Title: Multipoint genome-wide linkage scan for nonword repetition in a multigenerational family further supports chromosome 13q as a locus for verbal trait disorders.
Legend: Multipoint linkage results conditioned on impaired NWR at chromosome 13. Genes and associated SNPs under the highest linkage peak of LOD = 4.35, between 52 and 55 cM spanning physical positions 48–53.5 Mb on reference genome assembly build GRCh37/hg19
Citation: Truong, D. T., Shriberg, L. D., Smith, S. D., Chapman, K. L., Scheer-Cohen, A. R., DeMille, M. M. C., Adams, A. K., Nato, A. Q., Wijsman, E. M., Eicher, J. D., & Gruen, J. R. (2016). Multipoint genome-wide linkage scan for nonword repetition in a multigenerational family further supports chromosome 13q as a locus for verbal trait disorders. Human Genetics, 135, 1329-1341.
Abstract: Verbal trait disorders encompass a wide range of conditions and are marked by deficits in five domains that impair a person’s ability to communicate: speech, language, reading, spelling, and writing. Nonword repetition is a robust endophenotype for verbal trait disorders that is sensitive to cognitive processes critical to verbal development, including auditory processing, phonological working memory, and motor planning and programming. In the present study, we present a six-generation extended pedigree with a history of verbal trait disorders. Using genome-wide multipoint variance component linkage analysis of nonword repetition, we identified a region spanning chromosome 13q14–q21 with LOD = 4.45 between 52 and 55 cM, spanning approximately 5.5 Mb on chromosome 13. This region overlaps with SLI3, a locus implicated in reading disability in families with a history of specific language impairment. Our study of a large multigenerational family with verbal trait disorders further implicates the SLI3 region in verbal trait disorders. Future studies will further refine the specific causal genetic factors in this locus on chromosome 13q that contribute to language traits.

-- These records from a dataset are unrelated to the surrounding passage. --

===== src/rtl/thbp_host_port.sv =====
/*
 * Host parallel bus port of a five counter timing controller.
 * Assumes strobes and data bus arrive asynchronously and are sampled
 * on clk_i; counter logic sits outside and reads the outputs here.
 */
`timescale 1ns/1ns
`include "thbp_regs.svh"
module thbp_host_port #(
  parameter int NUM_CNT = `THBP_NUM_CNT,
  parameter int DB_W = `THBP_DB_W,
  parameter int PTR_W = `THBP_PTR_W
) (
  input wire logic clk_i,
  input wire logic rst_n_i,
  input wire logic cs_n_i,
  input wire logic rd_n_i,
  input wire logic wr_n_i,
  input wire logic ctrl_sel_i,
  input wire logic [DB_W-1:0] db_i,
  output logic [DB_W-1:0] db_o,
  output logic [DB_W-1:0] db_oe_n_o,
  input wire logic [7:0] status_i,
  input wire logic [NUM_CNT-1:0] count_source_input_i,
  input wire logic [NUM_CNT-1:0] gate_i,
  input wire logic [NUM_CNT-1:0] counter_out_i,
  input wire logic divided_freq_i,
  output logic [NUM_CNT-1:0] count_source_o,
  output logic [NUM_CNT-1:0] gate_o,
  output logic [NUM_CNT-1:0] counter_out_o,
  output logic divided_freq_output_o,
  output logic [NUM_CNT-1:0] aux_gate_line_n_o,
  output logic bus_width_bit_o,
  output logic [7:0] cmd_o,
  output logic cmd_valid_o,
  output logic [PTR_W-1:0] ptr_o,
  output logic reg_wr_valid_o,
  output logic [PTR_W-1:0] reg_wr_addr_o,
  output logic [DB_W-1:0] reg_wr_data_o
);

  ////////////////////////////////////////////////////////////////////////////
  // Input synchronisers

  localparam int SYNC_W = 4 + DB_W + 2 * NUM_CNT;

  logic [SYNC_W-1:0] sync1_reg;
  logic [SYNC_W-1:0] sync2_reg;
  logic cs_n_s;
  logic rd_n_s;
  logic wr_n_s;
  logic ctrl_s;
  logic [DB_W-1:0] db_s;

  always_ff @(posedge clk_i or negedge rst_n_i) begin
    if (!rst_n_i) begin
      sync1_reg <= {`THBP_SYNC_CTL_IDLE, `THBP_DB_IDLE, {(2*NUM_CNT){1'b0}}};
      sync2_reg <= {`THBP_SYNC_CTL_IDLE, `THBP_DB_IDLE, {(2*NUM_CNT){1'b0}}};
    end else begin
      sync1_reg <= {cs_n_i, rd_n_i, wr_n_i, ctrl_sel_i, db_i, count_source_input_i, gate_i};
      sync2_reg <= sync1_reg;
    end
  end

  assign cs_n_s = sync2_reg[SYNC_W-1];
  assign rd_n_s = sync2_reg[SYNC_W-2];
  assign wr_n_s = sync2_reg[SYNC_W-3];
  assign ctrl_s = sync2_reg[SYNC_W-4];
  assign db_s = sync2_reg[2*NUM_CNT +: DB_W];

  // Pin side counter signals to counter logic
  always_ff @(posedge clk_i or negedge rst_n_i) begin
    if (!rst_n_i) begin
      count_source_o <= '0;
      gate_o <= '0;
      counter_out_o <= '0;
      divided_freq_output_o <= 1'b0;
    end else begin
      count_source_o <= sync2_reg[NUM_CNT +: NUM_CNT];
      gate_o <= sync2_reg[0 +: NUM_CNT];
      counter_out_o <= counter_out_i;
      divided_freq_output_o <= divided_freq_i;
    end
  end

  ////////////////////////////////////////////////////////////////////////////
  // Strobe qualification and access state

  logic rd_q;
  logic wr_q;
  logic rd_fire;
  logic wr_fire;
  thbp_pkg::thbp_state_t state_reg;
  thbp_pkg::thbp_state_t state_next;

  assign rd_q = !cs_n_s && !rd_n_s;
  assign wr_q = !cs_n_s && !wr_n_s;
  // Overlapping strobes are left alone
  assign rd_fire = (state_reg == thbp_pkg::THBP_ST_IDLE) && rd_q && !wr_q;
  assign wr_fire = (state_reg == thbp_pkg::THBP_ST_IDLE) && wr_q && !rd_q;

  always_comb begin
    state_next = state_reg;
    unique case (state_reg)
      thbp_pkg::THBP_ST_IDLE: begin
        if (rd_fire) begin
          state_next = thbp_pkg::THBP_ST_RD;
        end else if (wr_fire) begin
          state_next = thbp_pkg::THBP_ST_WR;
        end
      end
      thbp_pkg::THBP_ST_RD: begin
        if (!rd_q) begin
          state_next = thbp_pkg::THBP_ST_IDLE;
        end
      end
      thbp_pkg::THBP_ST_WR: begin
        if (!wr_q) begin
          state_next = thbp_pkg::THBP_ST_IDLE;
        end
      end
      default: begin
        state_next = thbp_pkg::THBP_ST_IDLE;
      end
    endcase
  end

  always_ff @(posedge clk_i or negedge rst_n_i) begin
    if (!rst_n_i) begin
      state_reg <= thbp_pkg::THBP_ST_IDLE;
    end else begin
      state_reg <= state_next;
    end
  end

  ////////////////////////////////////////////////////////////////////////////
  // Control port: command, pointer and width

  logic ptr_load;
  logic wide_cmd;
  logic data_wr;
  logic mem_we;
  logic [DB_W-1:0] mem_wdata;
  logic [DB_W-1:0] mem_rdata;
  logic byte_hi_reg;
  logic [7:0] low_byte_reg;

  assign ptr_load = wr_fire && ctrl_s &&
    (db_s[`THBP_PTR_CMD_MSB:`THBP_PTR_CMD_LSB] == `THBP_PTR_CMD_CODE);
  assign wide_cmd = wr_fire && ctrl_s && (db_s[7:0] == `THBP_CMD_BUS_WIDE) &&
    (db_s[`THBP_HOLD_MSB:`THBP_HOLD_LSB] == `THBP_HOLD_HIGH);
  assign data_wr = wr_fire && !ctrl_s;
  assign mem_we = data_wr && (bus_width_bit_o || byte_hi_reg);
  assign mem_wdata = bus_width_bit_o ? db_s : {db_s[7:0], low_byte_reg};

  always_ff @(posedge clk_i or negedge rst_n_i) begin
    if (!rst_n_i) begin
      cmd_o <= `THBP_CMD_RST;
      cmd_valid_o <= 1'b0;
    end else begin
      cmd_valid_o <= wr_fire && ctrl_s && !ptr_load;
      if (wr_fire && ctrl_s && !ptr_load) begin
        cmd_o <= db_s[7:0];
      end
    end
  end

  always_ff @(posedge clk_i or negedge rst_n_i) begin
    if (!rst_n_i) begin
      ptr_o <= `THBP_PTR_RST;
    end else if (ptr_load) begin
      ptr_o <= db_s[PTR_W-1:0];
    end
  end

  always_ff @(posedge clk_i or negedge rst_n_i) begin
    if (!rst_n_i) begin
      bus_width_bit_o <= 1'b0;
    end else if (wide_cmd) begin
      bus_width_bit_o <= 1'b1;
    end else if (mem_we && ptr_o == `THBP_MM_PTR) begin
      bus_width_bit_o <= mem_wdata[`THBP_MM_WIDTH_BIT];
    end
  end

  // Narrow bus: low byte first, high byte commits the word
  always_ff @(posedge clk_i or negedge rst_n_i) begin
    if (!rst_n_i) begin
      byte_hi_reg <= 1'b0;
      low_byte_reg <= 8'h00;
    end else if (ptr_load) begin
      byte_hi_reg <= 1'b0;
    end else if (!bus_width_bit_o && ((data_wr) || (rd_fire && !ctrl_s))) begin
      byte_hi_reg <= !byte_hi_reg;
      if (data_wr && !byte_hi_reg) begin
        low_byte_reg <= db_s[7:0];
      end
    end
  end

  always_ff @(posedge clk_i or negedge rst_n_i) begin
    if (!rst_n_i) begin
      reg_wr_valid_o <= 1'b0;
      reg_wr_addr_o <= `THBP_PTR_RST;
      reg_wr_data_o <= `THBP_DB_RST;
    end else begin
      reg_wr_valid_o <= mem_we;
      if (mem_we) begin
        reg_wr_addr_o <= ptr_o;
        reg_wr_data_o <= mem_wdata;
      end
    end
  end

  thbp_reg_mem #(
    .ADDR_W(PTR_W),
    .DATA_W(DB_W)
  ) u_mem (
    .clk_i(clk_i),
    .rst_n_i(rst_n_i),
    .we_i(mem_we),
    .waddr_i(ptr_o),
    .wdata_i(mem_wdata),
    .raddr_i(ptr_o),
    .rdata_o(mem_rdata)
  );

  ////////////////////////////////////////////////////////////////////////////
  // Read path and bus drive

  logic [DB_W-1:0] rd_word;
  logic [DB_W-1:0] rd_bus;

  always_comb begin
    if (ctrl_s || ptr_o == `THBP_STATUS_PTR) begin
      rd_word = {8'h00, status_i};
    end else begin
      rd_word = mem_rdata;
    end
    if (bus_width_bit_o) begin
      rd_bus = rd_word;
    end else begin
      rd_bus = {8'h00, byte_hi_reg ? rd_word[15:8] : rd_word[7:0]};
    end
  end

  always_ff @(posedge clk_i or negedge rst_n_i) begin
    if (!rst_n_i) begin
      db_o <= `THBP_DB_RST;
      db_oe_n_o <= `THBP_OE_OFF;
    end else if (rd_fire) begin
      db_o <= rd_bus;
      db_oe_n_o <= bus_width_bit_o ? `THBP_OE_WIDE : `THBP_OE_NARROW;
    end else if (!rd_q) begin
      db_oe_n_o <= `THBP_OE_OFF;
    end
  end

  // Upper lines as gate enables in narrow mode
  always_ff @(posedge clk_i or negedge rst_n_i) begin
    if (!rst_n_i) begin
      aux_gate_line_n_o <= `THBP_AUX_IDLE;
    end else if (bus_width_bit_o) begin
      aux_gate_line_n_o <= `THBP_AUX_IDLE;
    end else begin
      aux_gate_line_n_o <= db_s[`THBP_AUX_MSB:`THBP_AUX_LSB];
    end
  end

  ////////////////////////////////////////////////////////////////////////////
  // Checks

  a_float_no_cs: assert property (@(posedge clk_i) disable iff (!rst_n_i)
    $past(cs_n_s) |-> db_oe_n_o == `THBP_OE_OFF)
    else $error("bus driven without chip select");
  a_drive_on_read: assert property (@(posedge clk_i) disable iff (!rst_n_i)
    rd_fire |=> db_oe_n_o != `THBP_OE_OFF && db_o == $past(rd_bus))
    else $error("qualified read not driven");
  a_narrow_upper: assert property (@(posedge clk_i) disable iff (!rst_n_i)
    !bus_width_bit_o |-> db_oe_n_o[15:8] == 8'hff)
    else $error("upper lines driven in narrow mode");
  a_status_read: assert property (@(posedge clk_i) disable iff (!rst_n_i)
    rd_fire && ctrl_s && bus_width_bit_o |=> db_o == {8'h00, $past(status_i)})
    else $error("control read not status");
  a_cmd_once: assert property (@(posedge clk_i) disable iff (!rst_n_i)
    cmd_valid_o |=> !cmd_valid_o)
    else $error("command issued twice");
  a_ptr_load: assert property (@(posedge clk_i) disable iff (!rst_n_i)
    ptr_load |=> ptr_o == $past(db_s[PTR_W-1:0]) && !cmd_valid_o)
    else $error("pointer not loaded");
  a_no_wr_no_cs: assert property (@(posedge clk_i) disable iff (!rst_n_i)
    cs_n_s |=> !reg_wr_valid_o && !cmd_valid_o)
    else $error("write taken without chip select");
  a_data_wr_addr: assert property (@(posedge clk_i) disable iff (!rst_n_i)
    mem_we |=> reg_wr_valid_o && reg_wr_addr_o == $past(ptr_o))
    else $error("data write to wrong location");
  a_wide_cmd: assert property (@(posedge clk_i) disable iff (!rst_n_i)
    wide_cmd |=> bus_width_bit_o)
    else $error("width command ignored");
  a_aux_wide: assert property (@(posedge clk_i) disable iff (!rst_n_i)
    $past(bus_width_bit_o) |-> aux_gate_line_n_o == `THBP_AUX_IDLE)
    else $error("aux gate active in wide mode");

endmodule : thbp_host_port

About the Lab: Speech Sound Disorders (SSD) put children at risk for literacy development, reduced peer acceptance, and limitations in vocational options. Our research goals are to understand the causal pathways that lead to subtypes of SSD so that clinicians can select the appropriate intervention approach for each child, and researchers can conduct studies leading to the prevention of some subtypes of SSD. We are studying genomic, motoric, and speech processing correlates of idiopathic SSD and SSD in the context of complex neurodevelopmental disorders (e.g., autism, Down syndrome, fragile X syndrome, galactosemia, FOXP2 disruptions, 22q11.2 deletion, 16p11.2 deletions and duplications).